Back at the villa, in Aria's chambers—

Aria locked the door behind her and yanked open the drawer of her vanity. Tucked beneath layers of lace and jewelry was a small, dust-covered tin. Inside: a flash drive. One Nico had given her before he disappeared.

She had never looked at it.

She was terrified too.

Hands shaking, she plugged it into her laptop. The screen flickered.

A single folder.

Labeled: "Blood Vows."

She clicked it open.

Dozens of images. Scans. Surveillance footage. Documents.

One stood out.

A signed kill order.

From Cesare Moretti.

Dated three years ago.

Target: Aria Moretti.

Executor: Unlisted.

Marked: "Stage accident. No trace. No survivors."

Her breath hitched.

And that's when her screen went black.

A warning message appeared in red:

"They're watching. RUN."

Before she could react, a sharp thud landed against her door.

Then another.

And another.

Men's voices. Footsteps. Someone is jiggling the handle.

She bolted to the window.

Below her balcony, standing in the garden, was a man in black.

Nico.

He looked up, eyes locked with hers, then held up one hand.

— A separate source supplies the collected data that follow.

===== src/rtl/urna_pkg.sv =====
// urna_pkg: state/screen codes, candidate codes and small decode helpers
// shared by the ballot-box session controller.
package urna_pkg;

    // FSM state codes
    localparam logic [2:0] ST_IDLE     = 3'd0;
    localparam logic [2:0] ST_ENTER    = 3'd1;
    localparam logic [2:0] ST_REVIEW   = 3'd2;
    localparam logic [2:0] ST_RECORDED = 3'd3;
    localparam logic [2:0] ST_CLOSED   = 3'd4;
    localparam logic [2:0] ST_WINNER   = 3'd5;
    localparam logic [2:0] ST_TOTALS1  = 3'd6;
    localparam logic [2:0] ST_TOTALS2  = 3'd7;

    // LCD screen select codes consumed by the content generator
    localparam logic [2:0] SCR_IDLE     = 3'd0;
    localparam logic [2:0] SCR_ENTER    = 3'd1;
    localparam logic [2:0] SCR_REVIEW   = 3'd2;
    localparam logic [2:0] SCR_RECORDED = 3'd3;
    localparam logic [2:0] SCR_CLOSED   = 3'd4;
    localparam logic [2:0] SCR_WINNER   = 3'd5;
    localparam logic [2:0] SCR_TOTALS1  = 3'd6;
    localparam logic [2:0] SCR_TOTALS2  = 3'd7;

    // Candidate codes as (tens, units) digit pairs
    localparam logic [3:0] CAND1_D1 = 4'd1;
    localparam logic [3:0] CAND1_D2 = 4'd0;
    localparam logic [3:0] CAND2_D1 = 4'd1;
    localparam logic [3:0] CAND2_D2 = 4'd3;
    localparam logic [3:0] CAND3_D1 = 4'd1;
    localparam logic [3:0] CAND3_D2 = 4'd7;
    localparam logic [3:0] CAND4_D1 = 4'd5;
    localparam logic [3:0] CAND4_D2 = 4'd1;

    // Digit shown when there is no single winner
    localparam logic [3:0] NO_WIN_DIGIT = 4'hF;

    typedef enum logic [2:0] {
        CAND_C1   = 3'd0,
        CAND_C2   = 3'd1,
        CAND_C3   = 3'd2,
        CAND_C4   = 3'd3,
        CAND_NULL = 3'd4
    } cand_e;

    // One resolved button event per cycle, highest priority first
    typedef enum logic [2:0] {
        EV_NONE    = 3'd0,
        EV_CORRECT = 3'd1,
        EV_CONFIRM = 3'd2,
        EV_FINISH  = 3'd3,
        EV_NEXT    = 3'd4
    } event_e;

    // Map a latched digit pair to the tally it counts into; anything that
    // is not an exact candidate code (including non-BCD digits) is null.
    function automatic cand_e classify_vote(input logic [3:0] d1, input logic [3:0] d2);
        cand_e c;
        case ({d1, d2})
            {CAND1_D1, CAND1_D2}: c = CAND_C1;
            {CAND2_D1, CAND2_D2}: c = CAND_C2;
            {CAND3_D1, CAND3_D2}: c = CAND_C3;
            {CAND4_D1, CAND4_D2}: c = CAND_C4;
            default:              c = CAND_NULL;
        endcase
        return c;
    endfunction

    // Screen shown for each state
    function automatic logic [2:0] screen_of(input logic [2:0] st);
        logic [2:0] s;
        case (st)
            ST_IDLE:     s = SCR_IDLE;
            ST_ENTER:    s = SCR_ENTER;
            ST_REVIEW:   s = SCR_REVIEW;
            ST_RECORDED: s = SCR_RECORDED;
            ST_CLOSED:   s = SCR_CLOSED;
            ST_WINNER:   s = SCR_WINNER;
            ST_TOTALS1:  s = SCR_TOTALS1;
            ST_TOTALS2:  s = SCR_TOTALS2;
            default:     s = SCR_IDLE;
        endcase
        return s;
    endfunction

endpackage


===== src/rtl/button_edge.sv =====
// button_edge: two-flop synchronizer for an asynchronous push-button level
// followed by a rising-edge detector, giving one pulse per press.
module button_edge (
    input  logic clock,
    input  logic reset,
    input  logic i_btn,
    output logic o_pulse
);

    logic r_meta;
    logic r_sync;
    logic r_prev;

    // Synchronize the raw level and remember the previous synchronized value
    always_ff @(posedge clock) begin
        if (reset) begin
            r_meta <= 1'b0;
            r_sync <= 1'b0;
            r_prev <= 1'b0;
        end else begin
            r_meta <= i_btn;
            r_sync <= r_meta;
            r_prev <= r_sync;
        end
    end

    // High for exactly the one cycle after the synchronized level rises
    assign o_pulse = r_sync & ~r_prev;

endmodule


===== src/rtl/urna_sequencer.sv =====
// urna_sequencer: ballot-box session controller. Sequences the voter flow,
// counts each confirmed vote once into saturating tallies, and after the
// ballot is closed steps through the winner/totals screens.
module urna_sequencer #(
    parameter int CNT_W    = 6,
    parameter int MSG_HOLD = 50_000_000
) (
    input  logic             clock,
    input  logic             reset,
    input  logic             btn_next,
    input  logic             btn_confirm,
    input  logic             btn_correct,
    input  logic             btn_finish,
    input  logic [3:0]       dig1,
    input  logic [3:0]       dig2,
    output logic [2:0]       lcd_screen,
    output logic [CNT_W-1:0] tally_c1,
    output logic [CNT_W-1:0] tally_c2,
    output logic [CNT_W-1:0] tally_c3,
    output logic [CNT_W-1:0] tally_c4,
    output logic [CNT_W-1:0] tally_null,
    output logic [CNT_W-1:0] tally_total,
    output logic [3:0]       winner_d1,
    output logic [3:0]       winner_d2,
    output logic             winner_valid,
    output logic             vote_accepted,
    output logic             ballot_full
);

    import urna_pkg::*;

    // Hold counter only has to reach MSG_HOLD-1
    localparam int                HOLD_W    = (MSG_HOLD > 1) ? $clog2(MSG_HOLD) : 1;
    localparam logic [HOLD_W-1:0] HOLD_LOAD = HOLD_W'(MSG_HOLD - 1);
    localparam logic [CNT_W-1:0]  CNT_MAX   = {CNT_W{1'b1}};

    // Saturating increment shared by all tallies
    function automatic logic [CNT_W-1:0] sat_inc(input logic [CNT_W-1:0] v);
        logic [CNT_W-1:0] r;
        if (v == CNT_MAX) begin
            r = v;
        end else begin
            r = v + CNT_W'(1);
        end
        return r;
    endfunction

    logic w_next_ev;
    logic w_confirm_ev;
    logic w_correct_ev;
    logic w_finish_ev;

    event_e w_event;

    logic [2:0]        r_state;
    logic [2:0]        w_state_next;
    logic [2:0]        r_screen;
    logic [HOLD_W-1:0] r_hold;
    logic [HOLD_W-1:0] w_hold_next;

    logic w_latch;
    logic w_discard;
    logic w_count;
    logic w_close;

    logic [3:0] r_vote_d1;
    logic [3:0] r_vote_d2;
    cand_e      w_cand;

    logic [CNT_W-1:0] r_c1, r_c2, r_c3, r_c4, r_null, r_total;
    logic [CNT_W-1:0] w_c1_next, w_c2_next, w_c3_next, w_c4_next, w_null_next, w_total_next;

    logic       r_ballot_full;
    logic       r_vote_accepted;
    logic [3:0] r_win_d1;
    logic [3:0] r_win_d2;
    logic       r_win_valid;
    logic [3:0] w_win_d1;
    logic [3:0] w_win_d2;
    logic       w_win_valid;

    button_edge u_next (
        .clock   (clock),
        .reset   (reset),
        .i_btn   (btn_next),
        .o_pulse (w_next_ev)
    );

    button_edge u_confirm (
        .clock   (clock),
        .reset   (reset),
        .i_btn   (btn_confirm),
        .o_pulse (w_confirm_ev)
    );

    button_edge u_correct (
        .clock   (clock),
        .reset   (reset),
        .i_btn   (btn_correct),
        .o_pulse (w_correct_ev)
    );

    button_edge u_finish (
        .clock   (clock),
        .reset   (reset),
        .i_btn   (btn_finish),
        .o_pulse (w_finish_ev)
    );

    // Resolve simultaneous presses: correct > confirm > finish > next
    always_comb begin
        w_event = EV_NONE;
        if (w_correct_ev) begin
            w_event = EV_CORRECT;
        end else if (w_confirm_ev) begin
            w_event = EV_CONFIRM;
        end else if (w_finish_ev) begin
            w_event = EV_FINISH;
        end else if (w_next_ev) begin
            w_event = EV_NEXT;
        end else begin
            w_event = EV_NONE;
        end
    end

    // Session FSM next-state and side-effect strobes
    always_comb begin
        w_state_next = r_state;
        w_hold_next  = r_hold;
        w_latch      = 1'b0;
        w_discard    = 1'b0;
        w_count      = 1'b0;
        w_close      = 1'b0;
        case (r_state)
            ST_IDLE: begin
                if (w_event == EV_NEXT && !r_ballot_full) begin
                    w_state_next = ST_ENTER;
                end else if (w_event == EV_FINISH) begin
                    w_state_next = ST_CLOSED;
                    w_close      = 1'b1;
                end else begin
                    w_state_next = r_state;
                end
            end
            ST_ENTER: begin
                if (w_event == EV_NEXT) begin
                    w_state_next = ST_REVIEW;
                    w_latch      = 1'b1;
                end else if (w_event == EV_FINISH) begin
                    w_state_next = ST_CLOSED;
                    w_close      = 1'b1;
                end else begin
                    w_state_next = r_state;
                end
            end
            ST_REVIEW: begin
                if (w_event == EV_CONFIRM) begin
                    w_state_next = ST_RECORDED;
                    w_hold_next  = HOLD_LOAD;
                    w_count      = 1'b1;
                end else if (w_event == EV_CORRECT) begin
                    w_state_next = ST_ENTER;
                    w_discard    = 1'b1;
                end else begin
                    w_state_next = r_state;
                end
            end
            ST_RECORDED: begin
                // Loaded with MSG_HOLD-1 on entry, so the screen shows for MSG_HOLD cycles
                if (r_hold == {HOLD_W{1'b0}}) begin
                    w_state_next = ST_IDLE;
                end else begin
                    w_hold_next = r_hold - HOLD_W'(1);
                end
            end
            ST_CLOSED: begin
                if (w_event == EV_NEXT) begin
                    w_state_next = ST_WINNER;
                end else begin
                    w_state_next = r_state;
                end
            end
            ST_WINNER: begin
                if (w_event == EV_NEXT) begin
                    w_state_next = ST_TOTALS1;
                end else begin
                    w_state_next = r_state;
                end
            end
            ST_TOTALS1: begin
                if (w_event == EV_NEXT) begin
                    w_state_next = ST_TOTALS2;
                end else begin
                    w_state_next = r_state;
                end
            end
            ST_TOTALS2: begin
                if (w_event == EV_NEXT) begin
                    w_state_next = ST_WINNER;
                end else begin
                    w_state_next = r_state;
                end
            end
            default: begin
                w_state_next = ST_IDLE;
            end
        endcase
    end

    // State, registered screen decode and hold counter
    always_ff @(posedge clock) begin
        if (reset) begin
            r_state  <= ST_IDLE;
            r_screen <= SCR_IDLE;
            r_hold   <= {HOLD_W{1'b0}};
        end else begin
            r_state  <= w_state_next;
            r_screen <= screen_of(w_state_next);
            r_hold   <= w_hold_next;
        end
    end

    // Vote register: captured on ENTER->REVIEW, wiped on correct
    always_ff @(posedge clock) begin
        if (reset) begin
            r_vote_d1 <= NO_WIN_DIGIT;
            r_vote_d2 <= NO_WIN_DIGIT;
        end else if (w_latch) begin
            r_vote_d1 <= dig1;
            r_vote_d2 <= dig2;
        end else if (w_discard) begin
            r_vote_d1 <= NO_WIN_DIGIT;
            r_vote_d2 <= NO_WIN_DIGIT;
        end else begin
            r_vote_d1 <= r_vote_d1;
            r_vote_d2 <= r_vote_d2;
        end
    end

    assign w_cand = classify_vote(r_vote_d1, r_vote_d2);

    // Next tally values for a vote counted this cycle
    always_comb begin
        w_c1_next    = r_c1;
        w_c2_next    = r_c2;
        w_c3_next    = r_c3;
        w_c4_next    = r_c4;
        w_null_next  = r_null;
        w_total_next = r_total;
        if (w_count) begin
            case (w_cand)
                CAND_C1: w_c1_next   = sat_inc(r_c1);
                CAND_C2: w_c2_next   = sat_inc(r_c2);
                CAND_C3: w_c3_next   = sat_inc(r_c3);
                CAND_C4: w_c4_next   = sat_inc(r_c4);
                default: w_null_next = sat_inc(r_null);
            endcase
            w_total_next = sat_inc(r_total);
        end else begin
            w_total_next = r_total;
        end
    end

    // Tallies, full flag and the one-cycle accept pulse
    always_ff @(posedge clock) begin
        if (reset) begin
            r_c1            <= {CNT_W{1'b0}};
            r_c2            <= {CNT_W{1'b0}};
            r_c3            <= {CNT_W{1'b0}};
            r_c4            <= {CNT_W{1'b0}};
            r_null          <= {CNT_W{1'b0}};
            r_total         <= {CNT_W{1'b0}};
            r_ballot_full   <= 1'b0;
            r_vote_accepted <= 1'b0;
        end else begin
            r_c1            <= w_c1_next;
            r_c2            <= w_c2_next;
            r_c3            <= w_c3_next;
            r_c4            <= w_c4_next;
            r_null          <= w_null_next;
            r_total         <= w_total_next;
            r_ballot_full   <= (w_total_next == CNT_MAX);
            r_vote_accepted <= w_count;
        end
    end

    // Strict single winner among the four candidates; ties report no winner
    always_comb begin
        w_win_d1    = NO_WIN_DIGIT;
        w_win_d2    = NO_WIN_DIGIT;
        w_win_valid = 1'b0;
        if (r_c1 > r_c2 && r_c1 > r_c3 && r_c1 > r_c4) begin
            w_win_d1    = CAND1_D1;
            w_win_d2    = CAND1_D2;
            w_win_valid = 1'b1;
        end else if (r_c2 > r_c1 && r_c2 > r_c3 && r_c2 > r_c4) begin
            w_win_d1    = CAND2_D1;
            w_win_d2    = CAND2_D2;
            w_win_valid = 1'b1;
        end else if (r_c3 > r_c1 && r_c3 > r_c2 && r_c3 > r_c4) begin
            w_win_d1    = CAND3_D1;
            w_win_d2    = CAND3_D2;
            w_win_valid = 1'b1;
        end else if (r_c4 > r_c1 && r_c4 > r_c2 && r_c4 > r_c3) begin
            w_win_d1    = CAND4_D1;
            w_win_d2    = CAND4_D2;
            w_win_valid = 1'b1;
        end else begin
            w_win_d1    = NO_WIN_DIGIT;
            w_win_d2    = NO_WIN_DIGIT;
            w_win_valid = 1'b0;
        end
    end

    // Winner is frozen at the moment the ballot closes
    always_ff @(posedge clock) begin
        if (reset) begin
            r_win_d1    <= NO_WIN_DIGIT;
            r_win_d2    <= NO_WIN_DIGIT;
            r_win_valid <= 1'b0;
        end else if (w_close) begin
            r_win_d1    <= w_win_d1;
            r_win_d2    <= w_win_d2;
            r_win_valid <= w_win_valid;
        end else begin
            r_win_d1    <= r_win_d1;
            r_win_d2    <= r_win_d2;
            r_win_valid <= r_win_valid;
        end
    end

    assign lcd_screen    = r_screen;
    assign tally_c1      = r_c1;
    assign tally_c2      = r_c2;
    assign tally_c3      = r_c3;
    assign tally_c4      = r_c4;
    assign tally_null    = r_null;
    assign tally_total   = r_total;
    assign winner_d1     = r_win_d1;
    assign winner_d2     = r_win_d2;
    assign winner_valid  = r_win_valid;
    assign vote_accepted = r_vote_accepted;
    assign ballot_full   = r_ballot_full;

endmodule


===== config.mk =====
export PLATFORM = sky130hd
export DESIGN_NAME = urna_sequencer
export DESIGN_NICKNAME = d
export VERILOG_FILES = /design/src/rtl/urna_pkg.sv /design/src/rtl/button_edge.sv /design/src/rtl/urna_sequencer.sv
export SDC_FILE = /design/constraint.sdc
export NUM_CORES = 1
export LEC_CHECK = 0
export BUFFER_PORTS_ARGS = -buffer_cell sky130_fd_sc_hd__buf_2
export CAP_MARGIN = 5
export CORE_AREA = 2 2 96 98
export DETAILED_ROUTE_END_ITERATION = 16
export DIE_AREA = 0 0 98 100
export HOLD_SLACK_MARGIN = 0.15
export PLACE_DENSITY = 0.77
export SLEW_MARGIN = 40
export SYNTH_ARGS = -nofsm -noshare
export SYNTH_HDL_FRONTEND = slang
export SYNTH_SLANG_ARGS = --single-unit

===== constraint.sdc =====
create_clock -name clock -period 2.8 [get_ports clock]
set_input_delay 0.14 -clock clock [delete_from_list [all_inputs] [get_ports clock]]
set_output_delay 0.14 -clock clock [all_outputs]
set_load 0.01 [all_outputs]

# Yosys cells after proc, flatten, opt, wreduce, memory -nomap -nowiden
# Memory sizes are Yosys's and may differ from the RTL's. A register that Yosys moved wholly into a read port is not among the register bits.
# Index checks and enable logic that the tools add are counted.
totals:
  mem_count: 1
  reg_bits: 96
  inputBits: 14
  output_inout_bits: 50
  rom_bits: 24
memory_table:
  columns: ["memory", "depth", "word_bits", "rd", "rd_clocked_by_memory_dff", "wr", "line", "rtl"]
  rows:
  - ["(name not given)", 8, 3, 1, 1, 0, "urna_pkg.sv:72", "case (st)"]
classes:
  order_cmp: 12
  add_sub_neg: 7
  bitwise: 14
  muxes: 46
  eq_ne: 27
  n_reduce_logical: 23
op_table:
  columns: ["cell", "count"]
  rows:
  - ["> comparator 6 bit", 12]
  - ["2-to-1 mux 26 bit", 2]
  - ["case mux 26 bit (2 select lines)", 1]
  - ["2-to-1 mux 4 bit", 11]
  - ["== test 6 bit (second input constant)", 7]
  - ["2-to-1 mux 3 bit", 13]
  - ["adder 6 x 1 -> 6 bit (second input constant)", 6]
  - ["zero test 26 bit", 1]
  - ["subtractor 26 x 1 -> 26 bit (second input constant)", 1]
  - ["== test 8 x 5 -> 1 bit (second input constant)", 3]
  - ["case mux 3 bit (7 select lines)", 1]
  - ["== test 3 x 2 -> 1 bit (second input constant)", 6]
  - ["AND reduction 3 bit", 6]
  - ["== test 3 bit (second input constant)", 5]
  - ["2-to-1 mux 1 bit", 14]
  - ["2-to-1 mux 6 bit", 2]
  - ["case mux 3 bit (4 select lines)", 1]
  - ["NOT 1 bit", 10]
  - ["== test 3 x 1 -> 1 bit (second input constant)", 3]
  - ["logical AND 1 bit", 9]
  - ["== test 8 x 7 -> 1 bit (second input constant)", 1]
  - ["zero test 3 bit", 2]
  - ["AND 1 bit", 4]
  - ["!= test 2 bit (second input constant)", 2]
  - ["other kinds (5)", 6]

# Depth between registers and ports, before layout
# Gate-level depths: netlist of run 1.
logic_depth:
  word_depth: 12
  mapped_depth: 9
  mapped_depth_nobuf: 8

# Modules after synthesis
# Synthesis of run 1 repeated with hierarchy kept, for this count alone.
unflattened:
  hier_cells: 614
  area_unflattened_um2: 5227.5
modules_own_cells:
  columns: ["mod", "n_inst", "area_per_inst_um2", "seq_area_each_um2", "cells_each"]
  rows:
  - ["urna_sequencer", 1, 4877.2, 1621.6, 586]
  - ["button_edge", 4, 87.6, 60.1, 7]

# Worst setup path after synthesis of run 1
# No wires, ideal clock.
synth_path:
  path_kind: "reg2reg"
  from: "reg r_c2[3] (netlist: tally_c2[3])"
  to: "reg r_win_d1[2] (netlist: winner_d1[2])"
  path_buffers: 0
  slack_ps: 224
  t_required_ps: 2678
  stages_incl_launch_ff: 9
  t_arrival_ps: 2454
  path_cell_list: "dfxtp_1 -> inv_1 -> ha_1 -> a21o_1 -> a21o_1 -> a211oi_1 -> or4b_2 -> o41a_1 -> a221o_1"
synth_between:
  elab_chain_cells: 6
synth_rtl:
  columns: ["item", "line", "rtl"]
  rows:
  - ["start: declaration", "urna_sequencer.sv:70", "logic [CNT_W-1:0] r_c1, r_c2, r_c3, r_c4, r_null, r_total;"]
  - ["start signal: assignment", "urna_sequencer.sv:268", "r_c2 <= {CNT_W{1'b0}};"]
  - ["start signal: assignment", "urna_sequencer.sv:277", "r_c2 <= w_c2_next;"]
  - ["> comparator 6 bit", "urna_sequencer.sv:300", "end else if (r_c3 > r_c1 && r_c3 > r_c2 && r_c3 > r_c4) begin"]
  - ["logical AND 1 bit (2 in a row)", "urna_sequencer.sv:300", null]
  - ["2-to-1 mux 4 bit", "urna_sequencer.sv:300", null]
  - ["2-to-1 mux 4 bit", "urna_sequencer.sv:296", "end else if (r_c2 > r_c1 && r_c2 > r_c3 && r_c2 > r_c4) begin"]
  - ["2-to-1 mux 4 bit *", "urna_sequencer.sv:292", "if (r_c1 > r_c2 && r_c1 > r_c3 && r_c1 > r_c4) begin"]
  - ["end signal: assignment", "urna_sequencer.sv:322", "r_win_d1 <= w_win_d1;"]
  - ["end signal: assignment", "urna_sequencer.sv:326", "r_win_d1 <= r_win_d1;"]
  - ["end: declaration", "urna_sequencer.sv:75", "logic [3:0] r_win_d1;"]
# Mark *: on every way between the ends. The rest lies on a longest branch, timed or not.
# A chain may end at the register's enable or synchronous reset.

# Final worst setup path of run 1
# Ends and elaborated chain as after synthesis.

In it—her mother's pendant.

The one that vanished the night her mother died.

How did he have it?

"Aria!" one of the guards shouted from the hallway, pounding now. "Open the door!"

"No," she whispered, backing toward the window.

"I said—"

The door cracked.

Aria grabbed her laptop and the flash drive yanked open the glass doors, and leaped from the balcony—

—straight into Nico's arms.

Gunfire cracked behind them.

He didn't wait.

They vanished into the shadows just as the villa erupted in chaos.

In the night, they fled like traitors. But what Aria didn't know—what Nico hadn't yet told her—was that Damiano had let her escape.

Because this was always part of the plan.

And the vow he made?

It didn't end with marriage.

It began with war.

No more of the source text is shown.